▸ **WHAT THIS TASK INVOLVES**
Would you repeat exactly the part of the listing below that runs from the line containing "global routing: 30" down to the line containing "count, synth: 43", inclusive, and nothing else?

▸ **MATERIALS PROVIDED**
--- src/rtl/sram_ctl_pkg.sv ---
// Shared types and cycle-count helpers for the static RAM controller.
// Assumes all nanosecond figures and the clock period are positive integers.
package sram_ctl_pkg;

    typedef enum logic [1:0] {
        ST_IDLE  = 2'd0,
        ST_READ  = 2'd1,
        ST_WRITE = 2'd2,
        ST_TURN  = 2'd3
    } seq_state_e;

    // Round a nanosecond minimum up to whole clock cycles.
    function automatic int ns_to_cyc(input int ns, input int period_ns);
        return (ns + period_ns - 1) / period_ns;
    endfunction

    function automatic int imax(input int a, input int b);
        return (a > b) ? a : b;
    endfunction

endpackage

--- src/rtl/sram_win_timer.sv ---
// Loadable down-counter that times one access window.
// Assumes load is a single-cycle pulse; zero is high once the loaded count has elapsed.
module sram_win_timer #(
    parameter int CNT_W = 4
) (
    input  logic             clk,
    input  logic             rst_n,
    input  logic             load,
    input  logic [CNT_W-1:0] load_val,
    output logic             zero
);
    logic [CNT_W-1:0] count;

    // Load a new window or count the running one down to zero.
    always_ff @(posedge clk) begin
        if (!rst_n)
            count <= '0;
        else if (load)
            count <= load_val;
        else if (count != '0)
            count <= count - 1'b1;
    end

    assign zero = (count == '0);
endmodule

--- src/rtl/sram_seq.sv ---
// Access sequencer: decides the state of each cycle and registers the memory
// strobes for it, so they come straight from flops.
// Assumes RD_CYC, WR_CYC and TURN_CYC are all at least 1.
module sram_seq
    import sram_ctl_pkg::*;
#(
    parameter int RD_CYC   = 10,
    parameter int WR_CYC   = 10,
    parameter int TURN_CYC = 4,
    parameter int CNT_W    = 4
) (
    input  logic             clk,
    input  logic             rst_n,
    input  logic             req,
    input  logic             req_wr,
    input  logic             tmr_zero,
    output logic             tmr_load,
    output logic [CNT_W-1:0] tmr_val,
    output logic             capture,
    output logic             ready,
    output logic             ce_n,
    output logic             oe_n,
    output logic             we_n,
    output logic             dq_oe
);
    seq_state_e state, nstate;
    logic       accept;

    assign accept = req && ready;

    // Next state, timer load and capture decision for the current cycle.
    always_comb begin
        nstate   = state;
        tmr_load = 1'b0;
        tmr_val  = '0;
        capture  = 1'b0;
        case (state)
            ST_IDLE: begin
                if (accept) begin
                    tmr_load = 1'b1;
                    if (req_wr) begin
                        nstate  = ST_WRITE;
                        tmr_val = CNT_W'(WR_CYC - 1);
                    end else begin
                        nstate  = ST_READ;
                        tmr_val = CNT_W'(RD_CYC - 1);
                    end
                end
            end
            ST_READ: begin
                if (tmr_zero) begin
                    capture  = 1'b1;
                    nstate   = ST_TURN;
                    tmr_load = 1'b1;
                    tmr_val  = CNT_W'(TURN_CYC - 1);
                end
            end
            ST_WRITE: begin
                if (tmr_zero)
                    nstate = ST_IDLE;
            end
            ST_TURN: begin
                if (tmr_zero)
                    nstate = ST_IDLE;
            end
            default: nstate = ST_IDLE;
        endcase
    end

    // Advance the state and register the strobes that belong to the next state.
    always_ff @(posedge clk) begin
        if (!rst_n) begin
            state <= ST_IDLE;
            ready <= 1'b1;
            ce_n  <= 1'b1;
            oe_n  <= 1'b1;
            we_n  <= 1'b1;
            dq_oe <= 1'b0;
        end else begin
            state <= nstate;
            ready <= (nstate == ST_IDLE);
            ce_n  <= !((nstate == ST_READ) || (nstate == ST_WRITE));
            oe_n  <= (nstate != ST_READ);
            we_n  <= (nstate != ST_WRITE);
            dq_oe <= (nstate == ST_WRITE);
        end
    end
endmodule

--- src/rtl/sram_rd_capture.sv ---
// Read-data capture: samples the memory data bus on the capture pulse and
// raises a one-cycle valid strobe.
// Assumes the capture pulse marks the last cycle of the read strobe.
module sram_rd_capture #(
    parameter int DATA_W = 8
) (
    input  logic              clk,
    input  logic              rst_n,
    input  logic              capture,
    input  logic [DATA_W-1:0] dq_in,
    output logic [DATA_W-1:0] rd_data,
    output logic              rd_valid
);
    // Hold the sampled byte and flag it for one cycle.
    always_ff @(posedge clk) begin
        if (!rst_n) begin
            rd_data  <= '0;
            rd_valid <= 1'b0;
        end else begin
            rd_valid <= capture;
            if (capture)
                rd_data <= dq_in;
        end
    end
endmodule

--- src/rtl/async_sram_ctrl.sv ---
// Top of the asynchronous static RAM controller. It turns host requests into
// timed read and write strobe sequences. All windows are derived from
// CLK_PERIOD_NS. The data pad tri-state is external, driven by sram_dq_oe.
// Assumes one outstanding request at a time and a synchronous active-low reset.
module async_sram_ctrl
    import sram_ctl_pkg::*;
#(
    parameter int ADDR_W         = 15,
    parameter int DATA_W         = 8,
    parameter int CLK_PERIOD_NS  = 10,
    parameter int RD_CYCLE_NS    = 100,
    parameter int ADDR_ACCESS_NS = 100,
    parameter int OE_ACCESS_NS   = 50,
    parameter int WR_CYCLE_NS    = 100,
    parameter int WE_PULSE_NS    = 80,
    parameter int CE_WRITE_NS    = 90,
    parameter int DATA_SETUP_NS  = 50,
    parameter int FLOAT_NS       = 35
) (
    input  logic              clk,
    input  logic              rst_n,
    input  logic              req,
    input  logic              req_wr,
    input  logic [ADDR_W-1:0] req_addr,
    input  logic [DATA_W-1:0] req_wdata,
    output logic              ready,
    output logic [DATA_W-1:0] rd_data,
    output logic              rd_valid,
    output logic [ADDR_W-1:0] sram_addr,
    output logic              sram_ce_n,
    output logic              sram_oe_n,
    output logic              sram_we_n,
    output logic [DATA_W-1:0] sram_dq_out,
    output logic              sram_dq_oe,
    input  logic [DATA_W-1:0] sram_dq_in
);
    localparam int RD_CYC = imax(1, imax(ns_to_cyc(RD_CYCLE_NS, CLK_PERIOD_NS),
                                 imax(ns_to_cyc(ADDR_ACCESS_NS, CLK_PERIOD_NS),
                                      ns_to_cyc(OE_ACCESS_NS, CLK_PERIOD_NS))));
    localparam int WR_CYC = imax(imax(1, ns_to_cyc(WR_CYCLE_NS, CLK_PERIOD_NS)),
                                 imax(ns_to_cyc(WE_PULSE_NS, CLK_PERIOD_NS),
                                      imax(ns_to_cyc(CE_WRITE_NS, CLK_PERIOD_NS),
                                           ns_to_cyc(DATA_SETUP_NS, CLK_PERIOD_NS))));
    localparam int TURN_CYC = imax(1, ns_to_cyc(FLOAT_NS, CLK_PERIOD_NS));
    localparam int LONGEST  = imax(RD_CYC, imax(WR_CYC, TURN_CYC));
    localparam int CNT_W    = $clog2(LONGEST + 1);

    logic             tmr_load, tmr_zero, capture;
    logic [CNT_W-1:0] tmr_val;
    logic [ADDR_W-1:0] addr_q;
    logic [DATA_W-1:0] wdata_q;

    // Latch address and write byte when a request is taken; hold them until the next one.
    always_ff @(posedge clk) begin
        if (!rst_n) begin
            addr_q  <= '0;
            wdata_q <= '0;
        end else if (req && ready) begin
            addr_q  <= req_addr;
            wdata_q <= req_wdata;
        end
    end

    assign sram_addr   = addr_q;
    assign sram_dq_out = wdata_q;

    sram_win_timer #(.CNT_W(CNT_W)) u_timer (
        .clk      (clk),
        .rst_n    (rst_n),
        .load     (tmr_load),
        .load_val (tmr_val),
        .zero     (tmr_zero)
    );

    sram_seq #(
        .RD_CYC   (RD_CYC),
        .WR_CYC   (WR_CYC),
        .TURN_CYC (TURN_CYC),
        .CNT_W    (CNT_W)
    ) u_seq (
        .clk      (clk),
        .rst_n    (rst_n),
        .req      (req),
        .req_wr   (req_wr),
        .tmr_zero (tmr_zero),
        .tmr_load (tmr_load),
        .tmr_val  (tmr_val),
        .capture  (capture),
        .ready    (ready),
        .ce_n     (sram_ce_n),
        .oe_n     (sram_oe_n),
        .we_n     (sram_we_n),
        .dq_oe    (sram_dq_oe)
    );

    sram_rd_capture #(.DATA_W(DATA_W)) u_cap (
        .clk      (clk),
        .rst_n    (rst_n),
        .capture  (capture),
        .dq_in    (sram_dq_in),
        .rd_data  (rd_data),
        .rd_valid (rd_valid)
    );
endmodule

--- config.mk ---
export PLATFORM = sky130hd
export DESIGN_NAME = async_sram_ctrl
export DESIGN_NICKNAME = d
export VERILOG_FILES = /design/src/rtl/sram_ctl_pkg.sv /design/src/rtl/sram_win_timer.sv /design/src/rtl/sram_seq.sv /design/src/rtl/sram_rd_capture.sv /design/src/rtl/async_sram_ctrl.sv
export SDC_FILE = /design/constraint.sdc
export NUM_CORES = 1
export LEC_CHECK = 0
export BUFFER_PORTS_ARGS = -buffer_cell sky130_fd_sc_hd__buf_2
export CAP_MARGIN = 20
export CORE_ASPECT_RATIO = 0.75
export CORE_MARGIN = 1
export CORE_UTILIZATION = 48
export DETAILED_ROUTE_END_ITERATION = 6
export PLACE_DENSITY_LB_ADDON = 0.05
export REMOVE_ABC_BUFFERS = 1
export SLEW_MARGIN = 40
export SYNTH_ARGS = -nofsm -noshare
export SYNTH_HDL_FRONTEND = slang
export SYNTH_HIERARCHICAL = 1
export SYNTH_SLANG_ARGS = --single-unit
--- constraint.sdc ---
create_clock -name clk -period 1.9 [get_ports clk]
set_clock_uncertainty 0.1 [all_clocks]
set_input_delay 0.19 -clock clk [delete_from_list [all_inputs] [get_ports clk]]
set_output_delay 0.19 -clock clk [all_outputs]
set_load 0.02 [all_outputs]
==> summary.txt, run 1 <==
Run status
  • Outcome: finished clean

Place
  • Placed Area: 2250 um^2
  • Final HPWL DP: 2.64 mm
  • GP Congestion: 0.755
  • Pre-CTS WS: a little over 0.08 ns
  • I/O Buffers: 71

Global routing
  • Initial antenna violation count: 0
  • Largest net degree at the start of global routing: 30
  • GRT Resource Usage Total: around 19%
  • Vias in the first global route: 1346
  • Global-route wire length before repair: a little over 6 mm
  • GRT Residual Overflow: 0

Min path
  • Hold path cells: 3
  • Hold EP: sram_dq_out[7]
  • Min-delay src: req_wdata[7]
  • HP Class: primary input to flop

Synthesis
  • EDFF count, synth: 0
  • Syn avg cell area: between 9 and 10 um^2
  • Simple-Gate Fraction of Synth Area: 23.1%
  • Combinational family with the most area after synthesis: simple AND/OR/NAND/NOR gates
  • Area share of the largest cell type after synthesis: 45.5%
  • Top post-synthesis cells by area: dfxtp_1 (46%), o21ai_2 (9.7%), nand4_1 (7.6%), nand2_1 (6.0%), mux2i_1 (4.8%)
  • Mapped Area: roughly 1900 um^2
  • Synth Area in XOR/XNOR: 0.926%
  • Main synth FF type: dfxtp_1
  • FF+latch count, synth: 43
  • Cell variety after synth: 35
  • Syn Inst Count: roughly 190
  • Register area share after synthesis: 45.5%
  • Post-synth ARST share: 0%
  • Yosys warns: 6
  • Adder-cell share of the synthesized area: 3.31%
  • Complex-gate fraction of the synthesized area: between 10% and 20%
  • Post-synth top area cell: dfxtp_1
  • Multiplexer share of the synthesized area: 5.36%

Clocking
  • H-tree Lvls: 2
  • Clock transition at path regs: approximately 0.080 ns
  • CTS tree: built
  • Clock Tree Buf Depth: 2
  • Sinks on Clock Net: 43
  • Clock Latency Late Sink: between 0.2 and 0.3 ns
  • CTS Root Cell: clkbuf_8
  • Total CTS buffers: 5

STA
  • Final worst setup slack: around 0.09 ns
  • Max-slew violation count: 0
  • Post-layout min period: 1.81 ns
  • Final setup vio count: 0
  • TNS Setup: 0 ns
  • Fmax: 552 MHz
  • Final hold violation count: 0
  • Final Cycle Share: 95.3%

Floorplanning
  • Row cnt: 19
  • DIE AREA: between 4000 and 5000 um^2
  • Initial Util: about half
  • IO Count: 72
  • Die Width: 74.5 um
  • Core area: 3710 um^2
  • Die Ht: 56.4 um

Finish
  • Most frequent cells in the layout: buf_2 (71), dfxtp_1 (41), nand2_1 (30)
  • Share of post-route cells with drive strength above 1: approximately 46%
  • Commonest non-fill, non-tap cell in the layout: buf_2
  • Area of the multi-input gates: 901 um^2
  • Antenna fix cells: 0
  • Final core occ: between 60% and 70%
  • FF/Latch Area: 863 um^2
  • Cell area after layout: roughly 2400 um^2
  • Layout Nets: 306
  • Fill count: 320
  • Area grow syn2layout: 27.5%

Setup path
  • CP endpoint kind: flop
  • R2r setup slk: about 0.090 ns
  • Reg2reg start: u_timer/count[0]
  • Reg2reg end: u_timer/count[2]
  • CP Max Fanout: 6
  • Worst Reg-to-Reg Cells: 8
  • Startpoint class of the critical path: flop
  • CP Data Arrival Time: ~1.9 ns
  • Worst EP required: 1.99 ns
  • WS Path Type: flop to flop

Detailed routing
  • WL met3: 235 um
  • Vias: about 1600
  • Total routed wirelength: 3.91 mm
  • Metal2 WL: 1.73 mm
  • 1st-pass router iterations: 4
  • Metal-1 WL: 1.92 mm
  • DRT antenna net count: 0
  • Drc violations: 0
  • Drt initial violations: 73
  • WL/cell: 12.3 um
  • Top routing layer in use: met4
  • Vias/cell: 4.90

Power
  • Post-route total power: 2.87 mW
  • Power Density: 1190 nW/um^2
  • VDD IR-drop max: 604 uV
  • Leakage dissipation: 1.08 nW

Job
  • Max_cap viols: 0
[logic make-up (layout without fill, tap and decap cells)]
| logic type | Yosys count | after routing |
|---|---|---|
| adder cells (fa/ha/maj) | 5 | 5 |
| flip-flops | 43 | 43 |
| other | 1 | 1 |
| multiplexers | 10 | 10 |
| buffers and inverters | 18 | 93 |
| AO/OA/AOI/OAI | 34 | 34 |
| XOR/XNOR | 2 | 2 |
| AND/OR/NAND/NOR | 79 | 79 |
[power by group]
| group | internal (mW) | leakage, nW | switching, mW | total, mW |
|---|---|---|---|---|
| clock | 0.425 | 0.0612 | 0.301 | 0.726 |
| combinational | 0.445 | 0.666 | 0.550 | 0.995 |
| sequential | 1.05 | 0.353 | 0.101 | 1.15 |
[layout make-up]
| type | count | area share [%] |
|---|---|---|
| well taps | 52 | 2.70 |
| inverters | 3 | 0.467 |
| clock inverters | 2 | 1.45 |
| clock buffers | 6 | 3.42 |
| multi-input cells | 131 | 37.3 |
| repair buffers | 82 | 18.8 |
| flip-flops and latches | 43 | 35.8 |
[through the flow]
stage | hold slack, ns | std cells
detailed placement | 0.333 | 306
CTS | 0.0276 | 314
global placement | 0.326 | 306
finish | 0.0346 | 319
floorplan | 0.159 | 177
global route | 0.0288 | 319
[worst max-delay path: stages, from the launching register on]
cell,delay (ns)
dfxtp_2,0.33
inv_2,0.06
ha_2,0.17
nor3b_4,0.28
nand2_1,0.13
o22ai_1,0.25
buf_4,0.20
nand2b_1,0.06
o211a_1,0.12
[state kept, by name, summed over array words and instances (netlist names)]
register        flops
u_cap/rd_data       8
u_seq/oe_n          1
u_seq/ce_n          1
u_timer/count       4
u_seq/we_n          1
u_seq/dq_oe         1
u_cap/rd_valid      1
sram_dq_out         8
u_seq/ready         1
sram_addr          15
u_seq/state         2
[worst max-delay path by stage]
| stage | from | endpoint | cells after the start |
|---|---|---|---|
| finish | u_timer/count[0] | u_timer/count[2] | 8 |
| global route | u_timer/count[0] | u_timer/count[2] | 8 |
| CTS | u_timer/count[0] | u_cap/rd_data[4] | 8 |
| detailed placement | u_timer/count[0] | u_cap/rd_data[0] | 8 |
| global placement | u_timer/count[0] | u_cap/rd_data[1] | 8 |
| floorplan | u_timer/count[0] | u_cap/rd_data[0] | 7 |
[routing by layer]
layer	global-route usage (%)	vias up
li1	-	818
met1	27.8	698
met2	27.5	43
met3	5.92	5
met4	5.12	0
met5	0	-
[what timing repair did]
action	in CTS	in global routing
hold buffers	0	0
hold endpoints to repair	0	0
setup buffers	0	4
gates resized for setup	0	9
setup endpoints to repair	0	16
[cell usage after synthesis (2+ instances only)]
cell type	n
xnor2_1	2
inv_1	2
a21oi_1	3
nand2_1	30
buf_12	2
ha_1	5
nand4_1	23
nor2b_1	8
buf_4	5
o21ai_1	4
buf_2	7
nand2b_1	3
mux2i_1	9
nor2_1	2
and2_1	3
o21ai_2	21
nand3_1	3
dfxtp_1	43
Power figures use the tool's default switching activity.
==> inputs of run 2 (changes only) <==
==> constraint.sdc (replaced) <==
create_clock -name clk -period 1.9 [get_ports clk]
set_clock_uncertainty 0.1 [all_clocks]
set_input_delay 0.38 -clock clk [delete_from_list [all_inputs] [get_ports clk]]
set_output_delay 0.38 -clock clk [all_outputs]
set_load 0.02 [all_outputs]
==> summary.txt, run 2 (synthesis gave the netlist of run 1 again) <==
STA
  • Final Cycle Share: 94.9% (was 95.3%)
  • Fmax: 555 MHz (was 552 MHz)
  • Final hold violation count: 0 (unchanged)
  • Max-slew violation count: 0 (unchanged)
  • Post-layout min period: 1.80 ns (was 1.81 ns)
  • Final setup vio count: 0 (unchanged)

Global routing
  • Global-route wire length before repair: 6.40 mm (was 6.19 mm)
  • Largest net degree at the start of global routing: 31 (was 30)
  • GRT Resource Usage Total: 19.9% (was 19.3%)
  • Vias in the first global route: 1439 (was 1346)
  • GRT Residual Overflow: 0 (unchanged)
  • Initial antenna violation count: 0 (unchanged)

Power
  • Post-route total power: 2.76 mW (was 2.87 mW)
  • Logic gate share of total power: 38.3% (was 34.7%)
  • Clock power frac: 20.0% (was 25.3%)
  • Sw Share: 35.2% (was 33.2%)
  • Sw Pwr: 0.971 mW (was 0.952 mW)
  • VDD IR-drop max: 706 uV (was 604 uV)
  • Leakage dissipation: 1.07 nW (was 1.08 nW)
  • Pint: 1.79 mW (was 1.92 mW)
  • Flop pwr share: 41.7% (was 40.0%)
  • Power Density: 1150 nW/um^2 (was 1190 nW/um^2)

Floorplanning
  • DIE AREA: 4200 um^2 (unchanged)
  • IO Count: 72 (unchanged)
  • Die Ht: 56.4 um (unchanged)
  • Row cnt: 19 (unchanged)
  • Initial Util: 51.0% (unchanged)
  • Core area: 3710 um^2 (unchanged)
  • Die Width: 74.5 um (unchanged)

Detailed routing
  • Drc violations: 0 (unchanged)
  • WL/cell: 12.5 um (was 12.3 um)
  • Total routed wirelength: 3.98 mm (was 3.91 mm)
  • Vias/cell: 5.05 (was 4.90)
  • Vias: 1617 (was 1564)
  • 1st-pass router iterations: 4 (unchanged)
  • DRT antenna net count: 0 (unchanged)
  • Drt initial violations: 66 (was 73)

Setup path
  • Crit path largest cell delay: 0.33 ns (about the same)
  • Startpoint class of the critical path: flop (unchanged)
  • CP endpoint kind: flop (unchanged)
  • Crit path max-delay family: adder cells (was simple AND/OR/NAND/NOR gates)
  • CP Max Fanout: 5 (was 6)
  • Buf+Inv Stages, Crit Path: 2 (unchanged)
  • CP cell instances: inv_2, ha_4, nor3b_4, buf_4, a21oi_2, a21o_1, ha_1, nand2_1 (was inv_2, ha_2, nor3b_4, nand2_1, o22ai_1, buf_4, nand2b_1, o211a_1)
  • WS Path Type: flop to flop (unchanged)
  • Max stage delay cell, worst path: dfxtp_1 (was dfxtp_2)
  • Worst EP required: 1.99 ns (about the same)
  • CP Data Arrival Time: 1.89 ns (was 1.90 ns)

Finish
  • Layout Cells excl Fill: 320 (was 319)
  • Antenna fix cells: 0 (unchanged)
  • Most frequent cells in the layout: buf_2 (71), dfxtp_1 (43), nand2_1 (30) (was buf_2 (71), dfxtp_1 (41), nand2_1 (30))
  • Cell area after layout: 2400 um^2 (was 2410 um^2)
  • Share of post-route cells with drive strength above 1: 45.9% (was 46.4%)
  • Area grow syn2layout: 27.0% (was 27.5%)
  • Layout Nets: 307 (was 306)
  • Largest register FFs: 15 (unchanged)
  • Commonest non-fill, non-tap cell in the layout: buf_2 (unchanged)

Place
  • Cell Count Post-Placement: 307 (was 306)
  • Final HPWL DP: 2.71 mm (was 2.64 mm)
  • Placed Area: 2250 um^2 (about the same)
  • I/O Buffers: 71 (unchanged)
  • GP Congestion: 0.768 (was 0.755)

Clocking
  • Clock Latency Late Sink: 0.29 ns (about the same)
  • CTS tree: built (unchanged)
  • H-tree Lvls: 2 (unchanged)
  • Sinks on Clock Net: 43 (unchanged)
  • CTS Root Cell: clkbuf_8 (unchanged)
  • Total CTS buffers: 5 (unchanged)
  • Clock Tree Buf Depth: 2 (unchanged)
  • CTS Hold Bufs: 0 (unchanged)
  • Clock transition at path regs: 0.08 ns (about the same)

Run status
  • Outcome: finished clean (unchanged)

Job
  • Max_cap viols: 0 (unchanged)

Min path
  • HP Class: primary input to flop (unchanged)
## run 2: cell count changes in the layout (fill, tap and decap cells not counted), sizes merged
cell,previous run,this run
buf,82,83
clkbuf,6,7
bufinv,1,0
## run 2: power groups by stage
stage,combinational [mW],sequential (mW),clock [mW]
finish,1.06,1.15,0.552
global placement,0.913,1.17,0
detailed placement,0.926,1.17,0
CTS,0.930,1.15,0.569
floorplan,0.482,1.30,0
global route,1.17,1.17,0.607
## run 2: layout make-up
class / count / area (um^2)
Fill cell: 328 / 1310
Multi-Input combinational cell: 131 / 918
Inverter: 3 / 11.3
Tap cell: 52 / 65.1
Clock buffer: 7 / 76.3
Sequential cell: 43 / 861
Timing Repair Buffer: 83 / 465
Clock inverter: 1 / 5.00
## run 2: metrics by stage
step | util (%) | setup TNS (ns) | setup WS [ns] | hold slack, ns
floorplan | - | -1.06 | -0.126 | 0.349
global placement | 60.8 | 0 | 0.0923 | 0.336
detailed placement | 60.8 | 0 | 0.0386 | 0.343
CTS | 63.0 | 0 | 0.0252 | 0.212
global route | 64.8 | -0.0335 | -0.00894 | 0.224
finish | 64.8 | 0 | 0.0976 | 0.227
## run 2: worst paths after layout
kind / start / to / cells past startpoint / slack [ns]
min reg2reg: sram_addr[14] / sram_addr[14] / 2 / 0.35
max reg2reg: u_timer/count[0] / u_seq/ce_n / 8 / 0.1
max: u_timer/count[0] / u_seq/ce_n / 8 / 0.1
min: req_addr[14] / sram_addr[14] / 3 / 0.23
## run 2: what timing repair did
item	CTS	global route
setup buffers	0	5
gates resized for setup	0	11
endpoints found under the setup margin	0	16
## run 2: worst register-to-register path: cells and delay by family, from the launching register on
kind	cells	cell delay, ns
and+or+nand+nor	2	0.31
adders and majority gates	2	0.41
buffers and inverters	2	0.25
AOI/OAI and AO/OA	2	0.29
DFF	1	0.33
## run 2: layer usage
metal	vias to the layer above	track usage, %	wire (um)
met5	-	0	0
met1	733	25.7	1920
met3	7	6.64	265
met2	49	30.9	1750
li1	828	-	-
met4	0	6.74	49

▸ **RESPONSE BOX**
  • Largest net degree at the start of global routing: 30
  • GRT Resource Usage Total: around 19%
  • Vias in the first global route: 1346
  • Global-route wire length before repair: a little over 6 mm
  • GRT Residual Overflow: 0

Min path
  • Hold path cells: 3
  • Hold EP: sram_dq_out[7]
  • Min-delay src: req_wdata[7]
  • HP Class: primary input to flop

Synthesis
  • EDFF count, synth: 0
  • Syn avg cell area: between 9 and 10 um^2
  • Simple-Gate Fraction of Synth Area: 23.1%
  • Combinational family with the most area after synthesis: simple AND/OR/NAND/NOR gates
  • Area share of the largest cell type after synthesis: 45.5%
  • Top post-synthesis cells by area: dfxtp_1 (46%), o21ai_2 (9.7%), nand4_1 (7.6%), nand2_1 (6.0%), mux2i_1 (4.8%)
  • Mapped Area: roughly 1900 um^2
  • Synth Area in XOR/XNOR: 0.926%
  • Main synth FF type: dfxtp_1
  • FF+latch count, synth: 43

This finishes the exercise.